Les frappes de la coalition internationale à Kobané ont donné un coup de frein aux ambitions du groupe État islamique (EI) de prendre cette ville kurde et à ses rêves d'expansion en Syrie, selon des experts.

Quatre mois après le début de l'offensive de l'EI, à la mi-septembre, les forces kurdes ont repris le gros de cette ville frontalière de la Turquie, appuyées par les raids aériens de la coalition menée par Washington depuis le 23 septembre.

L'EI ne détiendrait plus que 20 % de Kobané (nom kurde d'Aïn al-Arab), notamment dans l'est et le sud, selon l'Observatoire syrien des droits de l'Homme (OSDH).
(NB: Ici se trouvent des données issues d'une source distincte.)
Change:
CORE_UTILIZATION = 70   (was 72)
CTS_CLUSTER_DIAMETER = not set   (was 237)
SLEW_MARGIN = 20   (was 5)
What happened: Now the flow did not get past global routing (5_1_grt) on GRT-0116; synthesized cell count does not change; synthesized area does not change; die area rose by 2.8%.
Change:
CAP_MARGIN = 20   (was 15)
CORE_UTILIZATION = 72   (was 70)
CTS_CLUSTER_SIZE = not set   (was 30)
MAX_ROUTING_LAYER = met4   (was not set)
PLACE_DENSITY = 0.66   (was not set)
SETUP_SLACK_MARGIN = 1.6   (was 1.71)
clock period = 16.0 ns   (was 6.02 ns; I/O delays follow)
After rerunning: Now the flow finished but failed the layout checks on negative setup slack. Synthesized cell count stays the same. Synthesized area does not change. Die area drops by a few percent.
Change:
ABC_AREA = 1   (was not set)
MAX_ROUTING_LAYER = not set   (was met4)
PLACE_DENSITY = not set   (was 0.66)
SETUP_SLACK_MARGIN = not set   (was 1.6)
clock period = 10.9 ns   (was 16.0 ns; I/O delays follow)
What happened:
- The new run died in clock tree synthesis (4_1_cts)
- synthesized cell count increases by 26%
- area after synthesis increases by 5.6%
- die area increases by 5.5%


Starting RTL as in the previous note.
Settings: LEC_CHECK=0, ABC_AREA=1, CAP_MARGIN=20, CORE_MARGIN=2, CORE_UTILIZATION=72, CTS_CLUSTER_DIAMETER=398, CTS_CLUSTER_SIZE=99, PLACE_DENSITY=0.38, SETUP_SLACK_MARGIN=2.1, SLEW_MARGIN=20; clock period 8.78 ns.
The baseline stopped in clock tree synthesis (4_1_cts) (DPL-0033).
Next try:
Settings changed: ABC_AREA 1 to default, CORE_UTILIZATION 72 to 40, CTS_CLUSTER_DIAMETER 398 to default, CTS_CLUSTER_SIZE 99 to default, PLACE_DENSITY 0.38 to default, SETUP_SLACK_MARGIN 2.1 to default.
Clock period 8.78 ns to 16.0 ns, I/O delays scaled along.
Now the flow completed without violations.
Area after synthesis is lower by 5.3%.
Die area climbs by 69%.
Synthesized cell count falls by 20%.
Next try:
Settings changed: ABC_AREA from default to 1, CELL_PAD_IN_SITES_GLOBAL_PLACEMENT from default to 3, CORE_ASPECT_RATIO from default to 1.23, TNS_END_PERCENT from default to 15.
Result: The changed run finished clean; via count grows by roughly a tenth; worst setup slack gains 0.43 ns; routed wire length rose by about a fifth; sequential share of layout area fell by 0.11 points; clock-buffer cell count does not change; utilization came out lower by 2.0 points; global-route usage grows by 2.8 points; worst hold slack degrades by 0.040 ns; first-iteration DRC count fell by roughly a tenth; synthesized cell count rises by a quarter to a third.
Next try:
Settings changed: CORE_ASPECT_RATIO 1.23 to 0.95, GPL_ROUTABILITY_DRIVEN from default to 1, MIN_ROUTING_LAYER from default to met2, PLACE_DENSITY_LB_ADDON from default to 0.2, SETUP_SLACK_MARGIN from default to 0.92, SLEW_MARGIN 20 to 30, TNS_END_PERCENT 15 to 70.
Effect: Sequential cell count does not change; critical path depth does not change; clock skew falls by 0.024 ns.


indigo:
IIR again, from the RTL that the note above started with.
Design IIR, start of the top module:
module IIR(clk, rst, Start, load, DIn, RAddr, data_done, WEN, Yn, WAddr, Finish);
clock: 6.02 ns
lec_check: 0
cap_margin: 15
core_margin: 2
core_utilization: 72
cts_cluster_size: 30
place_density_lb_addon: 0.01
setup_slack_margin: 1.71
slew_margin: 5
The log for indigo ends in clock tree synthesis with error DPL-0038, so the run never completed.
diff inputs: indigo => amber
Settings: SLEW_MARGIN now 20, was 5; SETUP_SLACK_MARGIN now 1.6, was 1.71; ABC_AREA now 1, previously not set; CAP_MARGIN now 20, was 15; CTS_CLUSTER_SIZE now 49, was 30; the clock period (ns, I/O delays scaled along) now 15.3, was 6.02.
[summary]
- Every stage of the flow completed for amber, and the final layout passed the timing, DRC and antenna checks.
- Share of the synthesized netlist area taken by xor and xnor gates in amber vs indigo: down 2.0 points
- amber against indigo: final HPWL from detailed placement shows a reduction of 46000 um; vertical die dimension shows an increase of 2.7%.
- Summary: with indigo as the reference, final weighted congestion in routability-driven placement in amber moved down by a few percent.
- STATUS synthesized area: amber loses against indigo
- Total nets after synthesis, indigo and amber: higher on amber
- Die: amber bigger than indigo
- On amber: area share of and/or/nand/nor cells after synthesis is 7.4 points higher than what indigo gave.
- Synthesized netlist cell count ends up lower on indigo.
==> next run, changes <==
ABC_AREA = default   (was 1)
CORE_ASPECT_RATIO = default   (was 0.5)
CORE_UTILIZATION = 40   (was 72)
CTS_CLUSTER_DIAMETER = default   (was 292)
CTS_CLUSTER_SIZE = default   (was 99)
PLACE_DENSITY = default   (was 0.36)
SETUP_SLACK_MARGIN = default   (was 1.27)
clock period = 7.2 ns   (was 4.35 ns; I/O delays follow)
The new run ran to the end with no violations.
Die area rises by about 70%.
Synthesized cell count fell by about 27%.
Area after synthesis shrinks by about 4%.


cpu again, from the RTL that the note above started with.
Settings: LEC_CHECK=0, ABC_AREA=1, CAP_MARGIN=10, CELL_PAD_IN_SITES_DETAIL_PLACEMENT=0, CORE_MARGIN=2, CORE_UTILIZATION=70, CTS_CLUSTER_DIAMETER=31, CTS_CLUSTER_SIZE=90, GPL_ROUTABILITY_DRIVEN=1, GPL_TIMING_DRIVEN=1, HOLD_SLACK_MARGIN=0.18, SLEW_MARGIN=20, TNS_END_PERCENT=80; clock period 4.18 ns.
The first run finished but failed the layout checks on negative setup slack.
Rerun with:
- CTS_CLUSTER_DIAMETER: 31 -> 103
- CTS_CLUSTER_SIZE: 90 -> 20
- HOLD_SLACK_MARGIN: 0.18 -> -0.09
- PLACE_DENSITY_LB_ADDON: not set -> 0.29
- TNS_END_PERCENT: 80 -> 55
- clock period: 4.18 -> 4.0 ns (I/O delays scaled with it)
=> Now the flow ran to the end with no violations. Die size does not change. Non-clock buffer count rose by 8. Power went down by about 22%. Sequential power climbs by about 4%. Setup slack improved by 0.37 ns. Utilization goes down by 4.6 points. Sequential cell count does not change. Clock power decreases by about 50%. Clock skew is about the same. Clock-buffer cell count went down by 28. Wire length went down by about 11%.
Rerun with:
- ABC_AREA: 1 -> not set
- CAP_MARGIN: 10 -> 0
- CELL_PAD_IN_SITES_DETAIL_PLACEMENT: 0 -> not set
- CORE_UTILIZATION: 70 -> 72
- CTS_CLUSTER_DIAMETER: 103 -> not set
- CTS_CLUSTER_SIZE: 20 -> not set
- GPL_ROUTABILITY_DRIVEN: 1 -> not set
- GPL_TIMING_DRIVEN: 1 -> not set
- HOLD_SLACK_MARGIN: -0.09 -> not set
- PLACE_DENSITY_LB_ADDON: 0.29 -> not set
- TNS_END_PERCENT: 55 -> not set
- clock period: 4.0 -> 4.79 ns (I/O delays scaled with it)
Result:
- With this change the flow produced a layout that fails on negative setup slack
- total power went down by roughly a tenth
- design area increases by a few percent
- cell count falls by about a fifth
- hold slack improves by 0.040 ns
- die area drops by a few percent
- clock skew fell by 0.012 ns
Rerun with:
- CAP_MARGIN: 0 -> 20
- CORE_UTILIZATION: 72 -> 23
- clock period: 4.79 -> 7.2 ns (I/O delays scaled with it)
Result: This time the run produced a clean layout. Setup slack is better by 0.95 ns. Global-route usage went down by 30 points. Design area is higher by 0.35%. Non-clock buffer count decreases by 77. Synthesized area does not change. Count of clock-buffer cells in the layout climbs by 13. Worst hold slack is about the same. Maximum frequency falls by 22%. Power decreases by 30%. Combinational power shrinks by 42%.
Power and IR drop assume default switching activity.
==> design/flow/run.sh <==
#!/bin/bash
# the make line also repeats each setting of config.mk as NAME=value (left out here)
make -C /OpenROAD-flow-scripts/flow DESIGN_CONFIG=/design/flow/config.mk WORK_HOME=/design/flow/orfs CLKGATE_MAP_FILE= finish
==> design/flow/config.mk <==
export PLATFORM = sky130hd
export DESIGN_NAME = fir
export DESIGN_NICKNAME = fir
export VERILOG_FILES = /design/flow/design.v
export SDC_FILE = /design/flow/constraint.sdc
export NUM_CORES = 4
export LEC_CHECK = 0
export CAP_MARGIN = 20
export CORE_MARGIN = 2
export CORE_UTILIZATION = 52
export CTS_CLUSTER_DIAMETER = 376
export CTS_CLUSTER_SIZE = 98
export SLEW_MARGIN = 20
==> design/flow/constraint.sdc <==
create_clock -name core_clock -period 18.0 [get_ports {clk_100k}]
set_input_delay 3.6000 -clock core_clock [delete_from_list [all_inputs] [get_ports {clk_100k}]]
set_output_delay 3.6000 -clock core_clock [all_outputs]
set_load 0.01 [all_outputs]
En perdant plus de 1000 djihadistes dans cette bataille qui a fait jusqu'à présent 1600 morts, l'EI a payé cher sa détermination à conquérir cette ville devenue le symbole de la lutte contre ce groupe extrémiste qui contrôle de larges territoires en Syrie et en Irak.

«Tout le monde sait désormais que Kobané est le lieu où les Kurdes ont stoppé l'avancée de l'EI», affirme à l'AFP Mutlu Civiroglu, spécialiste des affaires kurdes basé à Washington. «Les djihadistes y ont perdu des centaines de combattants, des millions de dollars en armes et leur image d'invincibilité».

Les frappes quotidiennes de la coalition sur les positions djihadistes dans et autour Kobané ont joué un rôle déterminant, souligne Thomas Pierret, spécialiste de la Syrie. «75 % de toutes les frappes américaines en Syrie ont été sur Kobané. Vous donnez à n'importe quelle force au sol un tel appui aérien et elle prendra le dessus», selon lui.

Pour un militant kurde à Kobané, Mustefa Ebdi, «l'EI ne s'attendait pas à une campagne aérienne aussi intense», comme en témoigne la découverte de «dizaines de corps de djihadistes dans les quartiers libérés».

Sans ces frappes, l'EI, qui tenait plus de la moitié de Kobané en novembre, «aurait pris complètement la ville, car il avait les moyens de concentrer plus de forces que les Kurdes», explique M. Pierret.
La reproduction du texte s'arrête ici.